**Exercise prompt:** Reproduce word for word the lines between those holding "- Maximum vdd ir drop: 0.000134 V (+11%)" and "- Element type", inclusive, and nothing else from the data below.

BEGIN Available records

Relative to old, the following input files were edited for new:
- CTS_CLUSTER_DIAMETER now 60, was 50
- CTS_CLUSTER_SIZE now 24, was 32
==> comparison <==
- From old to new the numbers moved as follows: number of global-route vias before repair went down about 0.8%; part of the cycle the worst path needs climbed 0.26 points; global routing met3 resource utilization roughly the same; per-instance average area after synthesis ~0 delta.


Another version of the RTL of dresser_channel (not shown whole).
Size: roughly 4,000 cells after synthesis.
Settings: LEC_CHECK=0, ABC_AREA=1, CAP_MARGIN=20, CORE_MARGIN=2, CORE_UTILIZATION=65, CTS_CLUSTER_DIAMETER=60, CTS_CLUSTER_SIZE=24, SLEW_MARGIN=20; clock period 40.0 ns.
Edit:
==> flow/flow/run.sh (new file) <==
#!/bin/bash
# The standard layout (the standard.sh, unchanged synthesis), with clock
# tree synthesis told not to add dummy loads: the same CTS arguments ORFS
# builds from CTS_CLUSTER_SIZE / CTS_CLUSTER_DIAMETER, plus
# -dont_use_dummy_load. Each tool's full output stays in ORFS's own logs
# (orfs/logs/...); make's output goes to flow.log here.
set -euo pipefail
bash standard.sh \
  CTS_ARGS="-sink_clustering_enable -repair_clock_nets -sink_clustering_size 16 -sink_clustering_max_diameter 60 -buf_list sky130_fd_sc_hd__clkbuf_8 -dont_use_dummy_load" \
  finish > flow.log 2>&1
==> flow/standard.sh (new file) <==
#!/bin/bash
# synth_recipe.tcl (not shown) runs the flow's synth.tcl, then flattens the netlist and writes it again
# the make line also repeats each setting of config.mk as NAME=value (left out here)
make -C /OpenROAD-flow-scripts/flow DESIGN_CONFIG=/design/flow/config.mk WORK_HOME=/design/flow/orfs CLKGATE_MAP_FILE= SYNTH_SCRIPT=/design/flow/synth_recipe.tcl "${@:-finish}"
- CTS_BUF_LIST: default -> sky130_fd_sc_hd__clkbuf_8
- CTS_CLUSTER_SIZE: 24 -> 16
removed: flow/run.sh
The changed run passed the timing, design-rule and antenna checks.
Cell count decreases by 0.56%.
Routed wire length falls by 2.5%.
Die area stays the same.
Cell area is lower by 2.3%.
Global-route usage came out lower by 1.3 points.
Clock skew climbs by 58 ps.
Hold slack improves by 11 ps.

END Available records
BEGIN Available records

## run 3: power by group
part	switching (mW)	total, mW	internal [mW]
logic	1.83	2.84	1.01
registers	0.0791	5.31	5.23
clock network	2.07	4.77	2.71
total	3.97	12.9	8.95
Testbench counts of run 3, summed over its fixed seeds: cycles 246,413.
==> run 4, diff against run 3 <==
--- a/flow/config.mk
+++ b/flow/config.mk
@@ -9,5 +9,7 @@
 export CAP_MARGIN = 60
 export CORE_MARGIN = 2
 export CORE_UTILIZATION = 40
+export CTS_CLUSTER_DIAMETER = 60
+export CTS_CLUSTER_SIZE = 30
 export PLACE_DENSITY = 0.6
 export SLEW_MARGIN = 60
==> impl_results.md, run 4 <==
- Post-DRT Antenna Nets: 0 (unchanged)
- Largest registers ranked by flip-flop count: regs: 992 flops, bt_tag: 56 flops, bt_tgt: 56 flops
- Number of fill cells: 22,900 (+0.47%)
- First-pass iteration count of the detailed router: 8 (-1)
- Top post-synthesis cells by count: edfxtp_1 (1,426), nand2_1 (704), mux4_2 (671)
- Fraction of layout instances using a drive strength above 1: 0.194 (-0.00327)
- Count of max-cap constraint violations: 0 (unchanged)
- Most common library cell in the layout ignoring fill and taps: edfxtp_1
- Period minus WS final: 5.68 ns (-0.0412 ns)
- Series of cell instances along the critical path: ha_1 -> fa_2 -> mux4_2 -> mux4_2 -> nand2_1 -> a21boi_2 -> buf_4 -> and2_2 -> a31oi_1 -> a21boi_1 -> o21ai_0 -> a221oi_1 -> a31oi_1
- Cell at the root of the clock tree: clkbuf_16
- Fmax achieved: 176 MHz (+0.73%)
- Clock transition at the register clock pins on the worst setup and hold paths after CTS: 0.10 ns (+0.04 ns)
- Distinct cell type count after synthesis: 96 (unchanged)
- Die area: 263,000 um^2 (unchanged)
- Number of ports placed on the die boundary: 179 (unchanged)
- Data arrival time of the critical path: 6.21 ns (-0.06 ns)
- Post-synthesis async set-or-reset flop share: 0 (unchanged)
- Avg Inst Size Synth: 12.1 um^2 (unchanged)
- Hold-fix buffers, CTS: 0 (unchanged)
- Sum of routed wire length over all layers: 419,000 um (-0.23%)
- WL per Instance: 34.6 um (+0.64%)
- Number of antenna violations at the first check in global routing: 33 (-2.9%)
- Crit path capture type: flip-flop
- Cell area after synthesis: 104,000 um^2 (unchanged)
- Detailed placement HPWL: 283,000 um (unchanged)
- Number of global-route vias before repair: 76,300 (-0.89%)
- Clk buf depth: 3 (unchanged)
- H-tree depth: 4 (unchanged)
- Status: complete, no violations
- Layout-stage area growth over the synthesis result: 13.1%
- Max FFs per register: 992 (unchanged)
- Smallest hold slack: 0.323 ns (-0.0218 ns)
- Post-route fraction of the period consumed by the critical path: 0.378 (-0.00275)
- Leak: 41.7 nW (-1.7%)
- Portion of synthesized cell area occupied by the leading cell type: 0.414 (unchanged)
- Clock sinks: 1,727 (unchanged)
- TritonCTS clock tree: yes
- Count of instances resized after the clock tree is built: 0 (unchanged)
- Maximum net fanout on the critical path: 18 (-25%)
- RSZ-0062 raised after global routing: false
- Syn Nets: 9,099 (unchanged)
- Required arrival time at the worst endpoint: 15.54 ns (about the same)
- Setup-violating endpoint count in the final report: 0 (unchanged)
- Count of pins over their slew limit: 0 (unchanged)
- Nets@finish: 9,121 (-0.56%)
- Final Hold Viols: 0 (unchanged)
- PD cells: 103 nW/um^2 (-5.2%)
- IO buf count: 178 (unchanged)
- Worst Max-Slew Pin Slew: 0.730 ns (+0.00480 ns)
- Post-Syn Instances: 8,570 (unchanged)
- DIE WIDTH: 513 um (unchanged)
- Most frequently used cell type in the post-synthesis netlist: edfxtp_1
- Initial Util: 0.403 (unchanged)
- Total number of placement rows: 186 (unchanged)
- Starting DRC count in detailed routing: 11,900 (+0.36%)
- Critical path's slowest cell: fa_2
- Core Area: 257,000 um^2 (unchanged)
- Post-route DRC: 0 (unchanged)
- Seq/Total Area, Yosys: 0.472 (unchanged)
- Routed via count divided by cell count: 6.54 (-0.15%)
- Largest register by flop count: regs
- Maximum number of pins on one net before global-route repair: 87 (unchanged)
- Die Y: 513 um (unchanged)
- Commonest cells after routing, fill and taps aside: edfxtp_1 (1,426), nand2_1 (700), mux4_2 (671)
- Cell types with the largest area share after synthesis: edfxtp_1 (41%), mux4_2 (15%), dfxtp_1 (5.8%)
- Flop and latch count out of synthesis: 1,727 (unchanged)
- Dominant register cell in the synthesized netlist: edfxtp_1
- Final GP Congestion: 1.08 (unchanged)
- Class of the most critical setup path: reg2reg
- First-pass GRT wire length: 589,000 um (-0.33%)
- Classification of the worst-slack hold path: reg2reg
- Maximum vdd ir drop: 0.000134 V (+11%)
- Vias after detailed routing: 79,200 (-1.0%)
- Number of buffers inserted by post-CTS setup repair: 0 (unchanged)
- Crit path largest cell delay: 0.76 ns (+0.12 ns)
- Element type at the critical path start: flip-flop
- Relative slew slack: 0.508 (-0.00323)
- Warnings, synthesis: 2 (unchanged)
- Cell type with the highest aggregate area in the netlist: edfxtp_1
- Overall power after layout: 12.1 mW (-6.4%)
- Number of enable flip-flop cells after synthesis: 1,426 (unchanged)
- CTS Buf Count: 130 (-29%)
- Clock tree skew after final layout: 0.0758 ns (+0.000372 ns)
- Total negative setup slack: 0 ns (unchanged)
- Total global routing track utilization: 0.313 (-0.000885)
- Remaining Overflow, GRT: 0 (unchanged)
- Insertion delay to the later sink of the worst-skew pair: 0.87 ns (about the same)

END Available records

**Written solution:**
- Maximum vdd ir drop: 0.000134 V (+11%)
- Vias after detailed routing: 79,200 (-1.0%)
- Number of buffers inserted by post-CTS setup repair: 0 (unchanged)
- Crit path largest cell delay: 0.76 ns (+0.12 ns)
- Element type at the critical path start: flip-flop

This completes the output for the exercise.